The Health Quality & Safety Commission’s mental health and addiction (MHA) quality improvement programme recently launched the Te ako mai i ngā pāmamaetanga me te wheako tāngata whaiora me te whānau | Learning from adverse events and consumer, family and whānau experience project. The main aims of this project are to engage all stakeholders and improve the experience of consumers, family and whānau and staff involved in an adverse event, as well as supporting district health boards (DHBs) to define a consistent approach to responding to events which result in harm or have the potential to.

Supra-regional co-design workshops were held on 12 September in Auckland and 13 September in Wellington. Around 100 people attended the workshops over the two days including representatives from all 20 district health boards (DHBs), as well as non-governmental organisations (NGOs), partner organisations and Commission staff.

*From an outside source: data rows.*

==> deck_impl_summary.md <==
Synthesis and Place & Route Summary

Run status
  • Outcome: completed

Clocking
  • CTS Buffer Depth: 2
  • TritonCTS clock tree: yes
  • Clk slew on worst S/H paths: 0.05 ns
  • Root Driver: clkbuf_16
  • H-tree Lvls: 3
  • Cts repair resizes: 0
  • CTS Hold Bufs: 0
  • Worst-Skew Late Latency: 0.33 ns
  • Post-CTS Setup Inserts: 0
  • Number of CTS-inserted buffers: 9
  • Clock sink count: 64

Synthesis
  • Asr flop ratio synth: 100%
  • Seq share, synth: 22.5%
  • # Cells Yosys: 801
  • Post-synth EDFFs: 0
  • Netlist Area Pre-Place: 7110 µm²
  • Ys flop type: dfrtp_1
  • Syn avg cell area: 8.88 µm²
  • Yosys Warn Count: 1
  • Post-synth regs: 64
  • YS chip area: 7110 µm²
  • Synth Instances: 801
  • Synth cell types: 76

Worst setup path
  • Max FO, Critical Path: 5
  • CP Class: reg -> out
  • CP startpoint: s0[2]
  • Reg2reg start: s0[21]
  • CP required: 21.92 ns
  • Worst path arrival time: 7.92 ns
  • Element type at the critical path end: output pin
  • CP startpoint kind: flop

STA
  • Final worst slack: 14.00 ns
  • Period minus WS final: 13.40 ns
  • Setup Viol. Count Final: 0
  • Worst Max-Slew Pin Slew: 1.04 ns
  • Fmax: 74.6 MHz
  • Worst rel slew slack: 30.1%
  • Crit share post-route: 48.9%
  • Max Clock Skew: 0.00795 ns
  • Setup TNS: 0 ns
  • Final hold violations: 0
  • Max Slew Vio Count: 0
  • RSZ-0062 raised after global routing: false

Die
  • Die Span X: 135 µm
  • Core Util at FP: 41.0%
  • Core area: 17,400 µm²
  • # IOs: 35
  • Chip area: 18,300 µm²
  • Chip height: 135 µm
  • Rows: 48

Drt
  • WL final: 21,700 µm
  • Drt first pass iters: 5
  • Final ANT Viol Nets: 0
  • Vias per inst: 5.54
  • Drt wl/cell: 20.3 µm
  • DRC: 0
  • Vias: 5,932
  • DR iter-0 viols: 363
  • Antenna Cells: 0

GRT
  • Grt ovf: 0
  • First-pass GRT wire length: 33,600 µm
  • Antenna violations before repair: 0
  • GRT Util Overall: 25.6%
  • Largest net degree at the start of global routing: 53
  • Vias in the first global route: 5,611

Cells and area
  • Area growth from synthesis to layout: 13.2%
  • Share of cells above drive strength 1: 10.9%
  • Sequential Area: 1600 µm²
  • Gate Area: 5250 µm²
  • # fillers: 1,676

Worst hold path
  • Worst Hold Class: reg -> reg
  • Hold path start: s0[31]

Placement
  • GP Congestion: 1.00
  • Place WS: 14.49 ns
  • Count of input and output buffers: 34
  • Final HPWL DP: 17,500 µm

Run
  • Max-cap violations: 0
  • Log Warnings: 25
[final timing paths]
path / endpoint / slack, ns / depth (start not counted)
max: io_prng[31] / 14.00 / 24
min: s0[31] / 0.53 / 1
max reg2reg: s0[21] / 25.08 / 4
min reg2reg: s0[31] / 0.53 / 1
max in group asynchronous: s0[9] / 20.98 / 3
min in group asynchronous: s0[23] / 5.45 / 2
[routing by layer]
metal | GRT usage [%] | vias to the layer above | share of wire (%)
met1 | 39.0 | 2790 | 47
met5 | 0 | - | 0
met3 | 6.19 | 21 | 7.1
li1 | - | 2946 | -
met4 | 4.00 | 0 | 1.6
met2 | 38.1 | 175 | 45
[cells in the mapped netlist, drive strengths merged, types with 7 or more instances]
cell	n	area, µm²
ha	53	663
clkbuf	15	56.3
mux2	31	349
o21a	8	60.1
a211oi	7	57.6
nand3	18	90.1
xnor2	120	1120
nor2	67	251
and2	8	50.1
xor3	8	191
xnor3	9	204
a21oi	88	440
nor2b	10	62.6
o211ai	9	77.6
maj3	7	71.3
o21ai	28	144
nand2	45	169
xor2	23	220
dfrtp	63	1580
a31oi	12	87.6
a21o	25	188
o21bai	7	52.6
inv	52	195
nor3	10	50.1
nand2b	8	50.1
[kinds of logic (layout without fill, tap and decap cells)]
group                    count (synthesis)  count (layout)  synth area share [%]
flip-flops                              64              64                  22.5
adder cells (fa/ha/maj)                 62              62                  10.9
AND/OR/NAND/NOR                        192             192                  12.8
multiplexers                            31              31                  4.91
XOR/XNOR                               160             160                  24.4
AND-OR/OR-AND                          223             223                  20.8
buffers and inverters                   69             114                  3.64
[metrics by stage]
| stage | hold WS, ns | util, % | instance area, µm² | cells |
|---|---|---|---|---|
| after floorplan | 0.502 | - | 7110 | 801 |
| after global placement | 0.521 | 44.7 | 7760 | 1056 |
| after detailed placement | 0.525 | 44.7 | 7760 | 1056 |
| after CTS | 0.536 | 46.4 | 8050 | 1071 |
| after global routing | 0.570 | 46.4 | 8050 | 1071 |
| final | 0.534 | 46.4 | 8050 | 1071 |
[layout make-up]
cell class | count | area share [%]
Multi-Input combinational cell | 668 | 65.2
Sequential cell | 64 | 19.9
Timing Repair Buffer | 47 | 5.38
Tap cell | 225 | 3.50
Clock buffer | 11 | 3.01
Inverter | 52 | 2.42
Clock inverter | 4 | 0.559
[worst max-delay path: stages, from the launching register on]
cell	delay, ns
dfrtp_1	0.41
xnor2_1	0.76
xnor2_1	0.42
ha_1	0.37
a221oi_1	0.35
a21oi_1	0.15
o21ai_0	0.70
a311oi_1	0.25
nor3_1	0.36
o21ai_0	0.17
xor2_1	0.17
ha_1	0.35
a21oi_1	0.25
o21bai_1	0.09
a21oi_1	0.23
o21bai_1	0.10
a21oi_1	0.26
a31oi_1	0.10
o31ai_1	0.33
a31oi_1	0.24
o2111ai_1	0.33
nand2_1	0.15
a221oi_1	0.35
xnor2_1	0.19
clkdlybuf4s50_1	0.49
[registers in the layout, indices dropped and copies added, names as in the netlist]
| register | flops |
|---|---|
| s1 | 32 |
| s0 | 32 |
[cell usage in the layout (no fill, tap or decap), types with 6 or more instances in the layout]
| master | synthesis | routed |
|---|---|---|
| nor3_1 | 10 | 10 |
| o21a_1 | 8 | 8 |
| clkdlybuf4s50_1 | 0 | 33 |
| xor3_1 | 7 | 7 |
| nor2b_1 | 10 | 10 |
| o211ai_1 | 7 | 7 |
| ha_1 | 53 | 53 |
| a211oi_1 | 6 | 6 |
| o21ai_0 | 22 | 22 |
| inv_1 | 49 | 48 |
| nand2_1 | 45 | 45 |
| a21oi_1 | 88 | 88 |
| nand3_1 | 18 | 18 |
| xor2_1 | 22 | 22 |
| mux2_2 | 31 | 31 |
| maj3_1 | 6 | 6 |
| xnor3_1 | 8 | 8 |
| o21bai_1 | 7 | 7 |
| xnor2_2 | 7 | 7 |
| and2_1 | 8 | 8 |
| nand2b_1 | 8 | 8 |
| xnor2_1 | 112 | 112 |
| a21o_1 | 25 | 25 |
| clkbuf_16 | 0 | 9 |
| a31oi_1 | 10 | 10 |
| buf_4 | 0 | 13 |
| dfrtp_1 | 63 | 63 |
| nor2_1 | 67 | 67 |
## ./run.sh

```bash
#!/bin/bash
# OpenROAD 26Q1-2900-gdf79404cd8, Yosys 0.63+post, stock flow scripts
make -C /OpenROAD-flow-scripts/flow DESIGN_CONFIG=/design/flow/config.mk WORK_HOME=/design/flow/orfs finish
```

## ./config.mk

```make
export PLATFORM = sky130hd
export DESIGN_NAME = Top
export DESIGN_NICKNAME = Top
export VERILOG_FILES = /design/flow/design.v
export SDC_FILE = /design/flow/constraint.sdc
export NUM_CORES = 4
export LEC_CHECK = 1
export CORE_UTILIZATION = 50
```

## ./constraint.sdc

```tcl
current_design Top

set clk_period 9.1
set clk_io_pct 0.2

create_clock -name clk0 -period $clk_period [get_ports {clock_50}]

set non_clock_inputs [all_inputs -no_clocks]
set_input_delay [expr $clk_period * $clk_io_pct] -clock clk0 $non_clock_inputs
set_output_delay [expr $clk_period * $clk_io_pct] -clock clk0 [all_outputs]
```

The workshops were an opportunity for participating project teams to:

  • establish who will be part of their project team, including consumer, family, whānau and Māori representatives
  • recognise the value of gathering and using consumer, family and whānau experiences to co-design health care services
  • learn about a range of co-design tools and methods and how to apply them
  • plan for next steps.
Man stands at a lecturn in front of a large screen, presenting to a room

Dr Hiran Thabrew, Child Psychiatrist and Paediatrician, Starship Children’s Hospital and Deputy Director Werry Centre for Infant, Child and Adolescent Mental Health, University of Auckland presenting tools and methods to capture co-design.

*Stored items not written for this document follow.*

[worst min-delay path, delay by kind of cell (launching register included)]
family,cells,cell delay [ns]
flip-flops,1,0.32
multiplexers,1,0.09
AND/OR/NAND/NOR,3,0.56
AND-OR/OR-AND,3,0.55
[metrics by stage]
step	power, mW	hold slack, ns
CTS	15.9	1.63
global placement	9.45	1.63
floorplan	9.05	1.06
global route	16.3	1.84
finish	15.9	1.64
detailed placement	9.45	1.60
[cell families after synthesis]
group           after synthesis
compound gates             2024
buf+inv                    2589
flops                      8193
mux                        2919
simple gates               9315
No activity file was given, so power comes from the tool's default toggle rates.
==> ./design.v <==
`timescale 1ns / 1ps
module flopr #( parameter NBITS = 16 ) (
	input clk,
	input reset,
	input [NBITS-1:0] cnt_ini,
	input [NBITS-1:0] nextq,
	output[NBITS-1:0] q
);
reg [NBITS-1:0] iq ;
always @(posedge clk) begin
	if (reset) begin
		iq <= cnt_ini ;
	end
	else begin
		iq <= nextq;
	end
end
assign q = iq ; 
endmodule
==> ./run.sh <==
#!/bin/bash
# OpenROAD 26Q1-2900-gdf79404cd8, Yosys 0.63+post, stock flow scripts
make -C /OpenROAD-flow-scripts/flow DESIGN_CONFIG=/design/flow/config.mk WORK_HOME=/design/flow/orfs finish
==> ./config.mk <==
export PLATFORM = sky130hd
export DESIGN_NAME = flopr
export DESIGN_NICKNAME = flopr
export VERILOG_FILES = /design/flow/design.v
export SDC_FILE = /design/flow/constraint.sdc
export NUM_CORES = 4
export LEC_CHECK = 1
export CORE_AREA = 10 10 81 81
export DIE_AREA = 0 0 91 91
==> ./constraint.sdc <==
current_design flopr

set clk_period 1.0
set clk_io_pct 0.2

create_clock -name clk0 -period $clk_period [get_ports {clk}]

set non_clock_inputs [all_inputs -no_clocks]
set_input_delay [expr $clk_period * $clk_io_pct] -clock clk0 $non_clock_inputs
set_output_delay [expr $clk_period * $clk_io_pct] -clock clk0 [all_outputs]
==> impl_metrics.json <==
{
  "status": "completed",
  "root_buffer": "clkbuf_8",
  "ys_types": 5,
  "post_drt_wl_per_cell_um": 11.1,
  "drive_gt1_frac": 0.310,
  "fp.dieW_um": 91,
  "clock-sinks": 16,
  "area_delta_synth_final_pct": 107,
  "chipArea_mm2": 0.00828,
  "grt_start_max_net_pins": 9,
  "slew_viol_final": 0,
  "period_used_share": 0.966,
  "fin_crit_ns": 0.966,
  "rsz0062_at_grt": "no",
  "crit_family": "flip-flops",
  "cts_buffers": 3,
  "largest_reg_flops": 16,
  "antenna_found_initial": 0,
  "fill_cells": 518,
  "powerDensity_mw_per_mm2": 1230,
  "reg.largest.list": "iq: 16 flops",
  "path_cells": "dlygate4sd2_1",
  "first_global_vias": 553,
  "max_freq_mhz": 1030,
  "clockBufferDepth": 2,
  "postCtsSetupBuffers": 0,
  "crit_type": "flop to output port",
  "synth_seq_share": 0.563,
  "gp_congestion": 0.705,
  "htreeDepth": 1,
  "first_iter_violations": 1,
  "worst-path-buf-inv": 1,
  "hold_depth": 3,
  "regMostFlops": "iq",
  "yosys_warnings": 1,
  "syn_avg_cell_area_um2": 16.7,
  "vias": 465,
  "wl_um": 1710,
  "crit_path_end_kind": "output port",
  "peakVddDrop_mv": 0.314,
  "worst-slew-pin-transition_ns": 0.152,
  "slowest_delay_ns": 0.29,
  "core_area_mm2": 0.00482,
  "syn_area_um2": 569,
  "die_h_um": 91,
  "hold_violations": 0,
  "finish.utilization": 0.245,
  "cap_violations": 0,
  "grt-ovfl-total": 0,
  "warnings": 25,
  "fp-utilization": 0.118,
  "synth-area-yosys_um2": 569,
  "hold_path_class": "input port to flop",
  "ys_ff": 16,
  "setup_viol": 0,
  "rows": 25,
  "fin_tns_setup_ns": 0,
  "yosysCellCount": 34,
  "syn_inst": 34,
  "dp_hpwl_um": 1570,
  "diodes": 0,
  "grt_pass1_wl_um": 2740,
  "start_kind": "flop",
  "slew-limit-headroom": 0.899,
  "slowest_stage": "dfxtp_1",
  "numPortBuffers": 49,
  "crit_cells": 1,
  "drc_errors": 0,
  "leakagePower_nw": 0.484,
  "drtAntennaViolNets": 0,
  "cp_max_fo": 1,
  "pin_count": 50,
  "drt_pass1_iterations": 2,
  "critPathArrivalTime_ns": 0.77,
  "cts_tree": "done",
  "vias_per_cell": 3.02,
  "track_usage": 0.0415,
  "required_ns": 0.80,
  "path_clk_slew_ns": 0.06
}
-- through the flow --
step	setup slack [ns]	hold WS (ns)	total power [W]	cell area [um2]	std cells
floorplan	0.143	0.343	0.000797	569	34
global placement	-0.365	0.810	0.00104	1130	151
detailed placement	-0.386	0.810	0.00104	1130	151
CTS	0.00105	0.560	0.00148	1160	154
global route	0.00140	0.556	0.00155	1180	154
finish	0.0336	0.550	0.00145	1180	154
-- cell families after synthesis --
kind of cell / Yosys count / share of synthesized area
flip-flops: 16 / 0.563
buffers and inverters: 2 / 0.0549
multiplexers: 16 / 0.382
-- final timing paths --
kind | from | endpoint | slack [ns]
max | iq[10] | q[10] | 0.03
min | reset | iq[13] | 0.55
-- per-layer routing --
metal	up-vias	wire length, um	GRT usage
li1	223	-	-
met1	197	790	0.0503
met4	0	21	0.00522
met2	42	631	0.0591
met3	3	265	0.0315
met5	-	0	0
-- power breakdown --
part           internal, W  switching (W)
combinational     0.000237      0.0000541
sequential        0.000692      0.0000118
clock             0.000266       0.000191
-- synth_stat cells --
master | instances | area, um2
dfxtp_1 | 16 | 320
mux2_4 | 10 | 150
mux2_2 | 6 | 67.6
buf_12 | 1 | 20.0
buf_6 | 1 | 11.3
-- cell type report --
cell class	count	area (um2)	share of cell area
Tap cell	67	83.8	0.0710
Clock buffer	3	41.3	0.0350
Sequential cell	16	327	0.277
Timing Repair Buffer	52	510	0.433
Multi-Input combinational cell	16	218	0.185
-- timing repair --
| item | in CTS | in global routing |
|---|---|---|
| hold buffers | 0 | 0 |
| endpoints found under the setup margin | 32 | 12 |
| gates resized | 20 | 15 |
| endpoints found under the hold margin | 0 | 0 |
-- placed cells by master, fill, tap and decap left out --
cell type,count
mux2_4,10
clkbuf_8,3
dfxtp_1,11
buf_6,1
dlygate4sd2_1,5
clkdlybuf4s50_1,32
dfxtp_2,5
mux2_2,6
buf_4,2
clkdlybuf4s15_1,12
Power is estimated from default activity; no workload was simulated.
--- flow/design.v ---
`timescale 1ns / 1ps
module comparatorgen_st  #( parameter NBITS = 16 ) (
	output wire r ,
	input wire[NBITS-1:0] a ,
	input wire[NBITS-1:0] b
);
wire [NBITS-1:0] iresult ; 
genvar k ;
generate
for (k=0; k < NBITS; k = k+1)
begin : blk
	xor c1 (iresult[k], a[k], b[k] ) ; 
end
endgenerate
assign r = ~(|iresult); 
endmodule
--- flow/run.sh ---
#!/bin/bash
# OpenROAD 26Q1-2900-gdf79404cd8, Yosys 0.63+post, stock flow scripts
make -C /OpenROAD-flow-scripts/flow DESIGN_CONFIG=/design/flow/config.mk WORK_HOME=/design/flow/orfs finish
--- flow/config.mk ---
export PLATFORM = sky130hd
export DESIGN_NAME = comparatorgen_st
export DESIGN_NICKNAME = comparatorgen_st
export VERILOG_FILES = /design/flow/design.v
export SDC_FILE = /design/flow/constraint.sdc
export NUM_CORES = 4
export LEC_CHECK = 1
export CORE_AREA = 10 10 70 70
export DIE_AREA = 0 0 80 80
--- flow/constraint.sdc ---
current_design comparatorgen_st

set clk_period 1.6
set clk_io_pct 0.2

create_clock -name clk0 -period $clk_period

set non_clock_inputs [all_inputs -no_clocks]
set_input_delay [expr $clk_period * $clk_io_pct] -clock clk0 $non_clock_inputs
set_output_delay [expr $clk_period * $clk_io_pct] -clock clk0 [all_outputs]
==> flow_summary.json <==
{
  "clock.fmax_mhz": 665,
  "crit_path_max_fanout": 1,
  "yosysWarnings": 0,
  "diodes": 0,
  "drtAntennaViolNets": 0,
  "clock_buffers": 0,
  "grt_overflow": 0,
  "dpl.hpwl_um": 861,
  "post_cts_buffers": 0,
  "flops": 0,
  "num_rows": 21,
  "fp.dieH_um": 80,
  "dr.first_iter.drc_count": 0,
  "whs_ns": 1.04,
  "area_growth_pct": 165,
  "ys_seq_share_pct": 0,
  "grt_pass1_wl_mm": 1.38,
  "ys_cells": 21,
  "ios": 33,
  "antenna_found_initial": 0,
  "timing.final.max_slew_violations": 0,
  "rsz0062_at_grt": "no",
  "worst_setup_path_start_kind": "input port",
  "routed_wl_um": 920,
  "grt_pass1_vias": 309,
  "grt_max_degree": 2,
  "yosys-stat-area_um2": 178,
  "gp_congestion": 0.843,
  "worstSetupEndpointType": "output port",
  "core_mm2": 0.00342,
  "vias_per_cell": 2.65,
  "outcome": "complete, no violations",
  "wl_per_cell_um": 9.20,
  "initial_utilization_pct": 5.20,
  "placed_cells_incl_taps": 100,
  "vias": 265,
  "io_buffer_count": 33,
  "drtPass1Iterations": 1,
  "maxCapViolCount": 0,
  "period_used_pct": 94.0,
  "synth_area_per_cell_um2": 8.46,
  "drc_errors": 0,
  "dieWidth_um": 80,
  "worst-endpoint-arrival_ns": 1.18,
  "warnings": 32,
  "drive_above_1_share_pct": 35.2,
  "synthDistinctLibCells": 3,
  "grtUsageTotal_pct": 2.66,
  "seq_area_um2": 0,
  "syn_inst": 21,
  "worst_pin_slew_ns": 0.175,
  "fin_crit_ns": 1.50,
  "synth_area_um2": 178,
  "finalSetupViolCount": 0,
  "hold_path_class": "in2out",
  "ir_worst_vdd_uv": 48.6,
  "powerDensity_mw_per_mm2": 205,
  "max_slew_margin_pct": 88.2,
  "final-hold-violation-count": 0,
  "dieArea_mm2": 0.00640,
  "synth.area.top_cells": "xnor2_1, nand4_1, nor4_2",
  "crit_type": "in2out",
  "p_leak_nw": 0.196,
  "top_cell_area_share_pct": 78.9,
  "fillers": 414,
  "cp.required_ns": 1.28,
  "instances_no_fill": 100,
  "largest_area_cell": "xnor2_1"
}
[cells by family after synthesis]
| family | share of synthesized area [%] |
|---|---|
| simple gates | 21.1 |
| xor+xnor | 78.9 |
[worst paths after layout]
path	startpoint	to	cells past startpoint
min	a[13]	r	5
max	a[14]	r	5
[critical path: stages]
cell and delay (ns):
dlygate4sd2_1 0.24, xnor2_1 0.16, nand4_1 0.12, nor4_2 0.21
buf_2 0.14
### design/flow/run.sh
#!/bin/bash
# OpenROAD 26Q1-2900-gdf79404cd8, Yosys 0.63+post, stock flow scripts
make -C /OpenROAD-flow-scripts/flow DESIGN_CONFIG=/design/flow/config.mk WORK_HOME=/design/flow/orfs finish
### design/flow/config.mk
export PLATFORM = sky130hd
export DESIGN_NAME = sd_card
export DESIGN_NICKNAME = sd_card
export VERILOG_FILES = /design/flow/design.v
export SDC_FILE = /design/flow/constraint.sdc
export NUM_CORES = 4
export LEC_CHECK = 1
export CORE_UTILIZATION = 30
### design/flow/constraint.sdc
current_design sd_card

set clk_period 3.2
set clk_io_pct 0.2

create_clock -name clk0 -period $clk_period [get_ports {CLOCK_50}]

set non_clock_inputs [all_inputs -no_clocks]
set_input_delay [expr $clk_period * $clk_io_pct] -clock clk0 $non_clock_inputs
set_output_delay [expr $clk_period * $clk_io_pct] -clock clk0 [all_outputs]
### design/flow/design.v
module clock_divisor(
	input clk_50,
	output reg clk_250k
);
reg [15:0] count_update;
parameter count_250kHz = 200;  
always @(posedge clk_50)begin
	if(count_update == count_250kHz)begin
		count_update = 0;
		clk_250k = ~clk_250k;
	end
	else count_update = count_update + 1;
end 
endmodule
module edge_detect(
	input clk_50,
	input clk_250k,
	output[1:0] out	
);
reg[1:0] out_bits;
assign out = out_bits;
always @(posedge clk_50)begin
	out_bits <= {out_bits[0], clk_250k};
end
endmodule
module init_block(
	input input_clk,  
	input input_clk_inv,  
	input MISO_bit,  
	output reg CS_bit,  
	output reg MOSI_bit,  
	output reg [15:0] response  
);
localparam WAIT_74_CYCLE = 0, SEND_CMD0 = 1, READ_CMD0_RESP = 2, SEND_CMD8 = 3, READ_CMD8_RESP = 4, 
			  SEND_CMD55 = 5, READ_CMD55_RESP = 6, SEND_CMD41 = 7, READ_ACMD41_RESP = 8, END = 9;
localparam CMD0 = 48'h400000000095, CMD8 = 48'h48000001AA87, CMD55 = 48'h7700000000FF, CMD41 = 48'h6940000000FF;
reg[3:0] state = 0, next_state = 0;
reg[15:0] clock_counter = 0;
reg[47:0] MOSI = 0;
reg[15:0] recv_data = 0;
reg activator = 0;
always@(posedge input_clk)begin
	state <= next_state;
	if(clock_counter == 372 && response[7:0] != 8'b00000000)begin
		clock_counter <= 243;
	end
	else begin
		clock_counter <= clock_counter + 1;
	end
	if(clock_counter < 373) begin
		activator <= 1;
		response <= recv_data;
	end
	else activator <= 0;
end
always@(state)begin
	case(state)
		WAIT_74_CYCLE:begin
			if(clock_counter == 80)begin
				next_state = SEND_CMD0;
			end
			else begin
				next_state = WAIT_74_CYCLE;
			end
		end
		SEND_CMD0:begin
			if(clock_counter > 80 && clock_counter < 128)begin
				next_state = SEND_CMD0;
			end
			else begin  
				next_state = READ_CMD0_RESP;
			end
		end	
		READ_CMD0_RESP:begin
			if(clock_counter > 128 && clock_counter < 145)begin
				next_state = READ_CMD0_RESP;
			end
			else begin  
				next_state = SEND_CMD8;
			end
		end
		SEND_CMD8:begin
			if(clock_counter > 145 && clock_counter < 193)begin
				next_state = SEND_CMD8;
			end
			else begin  
				next_state = READ_CMD8_RESP;
			end
		end
		READ_CMD8_RESP:begin
			if(clock_counter > 193 && clock_counter < 242)begin
				next_state = READ_CMD8_RESP;
			end
			else begin  
				next_state = SEND_CMD55;
			end
		end
		SEND_CMD55:begin
			if(clock_counter > 242 && clock_counter < 290)begin
				next_state = SEND_CMD55;
			end
			else begin  
				next_state = READ_CMD55_RESP;
			end
		end
		READ_CMD55_RESP:begin
			if(clock_counter > 290 && clock_counter < 307)begin
				next_state = READ_CMD55_RESP;
			end
			else begin  
				next_state = SEND_CMD41;
			end
		end
		SEND_CMD41:begin
			if(clock_counter > 307 && clock_counter < 355)begin
				next_state = SEND_CMD41;
			end
			else begin  
				next_state = READ_ACMD41_RESP;
			end
		end
		READ_ACMD41_RESP:begin
			if(clock_counter > 355 && clock_counter < 372)begin
				next_state = READ_ACMD41_RESP;
			end
			else begin  
				if(response[7:0] != 8'b00000000) begin
					next_state = SEND_CMD55;
				end
				else begin
					next_state = END;
				end
			end
		end
		END:begin end
		default:begin end
	endcase
end
always @(posedge input_clk_inv)begin
	if(activator == 1)begin
		case(state)
			WAIT_74_CYCLE:begin
				CS_bit <= 1;
				MOSI_bit <= 1;
				MOSI <= CMD0;  
			end
			SEND_CMD0:begin
				CS_bit <= 0;
				MOSI_bit <= MOSI[47];
				MOSI = MOSI << 1;
			end	
			READ_CMD0_RESP:begin
				CS_bit <= 0;
				MOSI_bit <= 1;
				MOSI <= CMD8;  
				recv_data <= {recv_data[14:0], MISO_bit}; 
			end
			SEND_CMD8:begin
				CS_bit <= 0;
				MOSI_bit <= MOSI[47];
				MOSI = MOSI << 1;
			end
			READ_CMD8_RESP:begin
				CS_bit <= 0;
				MOSI_bit <= 1;
				MOSI <= CMD55;  
				recv_data <= {recv_data[14:0], MISO_bit}; 
			end
			SEND_CMD55:begin
				CS_bit <= 0;
				MOSI_bit <= MOSI[47];
				MOSI = MOSI << 1;
			end
			READ_CMD55_RESP:begin
				CS_bit <= 0;
				MOSI_bit <= 1;
				MOSI <= CMD41;  
				recv_data <= {recv_data[14:0], MISO_bit};
			end
			SEND_CMD41:begin
				CS_bit <= 0;
				MOSI_bit <= MOSI[47];
				MOSI = MOSI << 1;
			end
			READ_ACMD41_RESP:begin
				CS_bit <= 0;
				MOSI_bit <= 1;
				MOSI <= CMD55;  
				recv_data <= {recv_data[14:0], MISO_bit};
			end
			END:begin end
			default:begin end
		endcase
	end
	else begin
		CS_bit <= 1;
		MOSI_bit <= 0;
		recv_data <= 16'h0;
	end
end
endmodule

We were fortunate to have a range of guest speakers at the workshops which was appreciated by the participants who said it was “excellent to have different perspectives.”

  • Cassandra Laskey, Professional Leader Peer Support, Mental Health Service at Counties Manukau Health shared the consumer, family and whānau experience of being part of an adverse events process.
  • David Price, Director of Patient Experience at Waitematā DHB provided a co-design case study.
  • Dr Hiran Thabrew, Child Psychiatrist and Paediatrician at Starship Children’s Hospital and Deputy Director Werry Centre for Infant, Child and Adolescent Mental Health, University of Auckland presented tools and methods for capturing experiences with a tea room design exercise for participants.
  • Helen Harrison, Associate Charge Nurse Manger, and Rose Culy, Senior Physiotherapist, Ward 6 Rehabilitation Ward, Kenepuru Community Hospital shared their co-design case study on patient scheduling.
  • Deon York, Programme Manager, Partners in Care at the Commission, presented on how to capture experiences.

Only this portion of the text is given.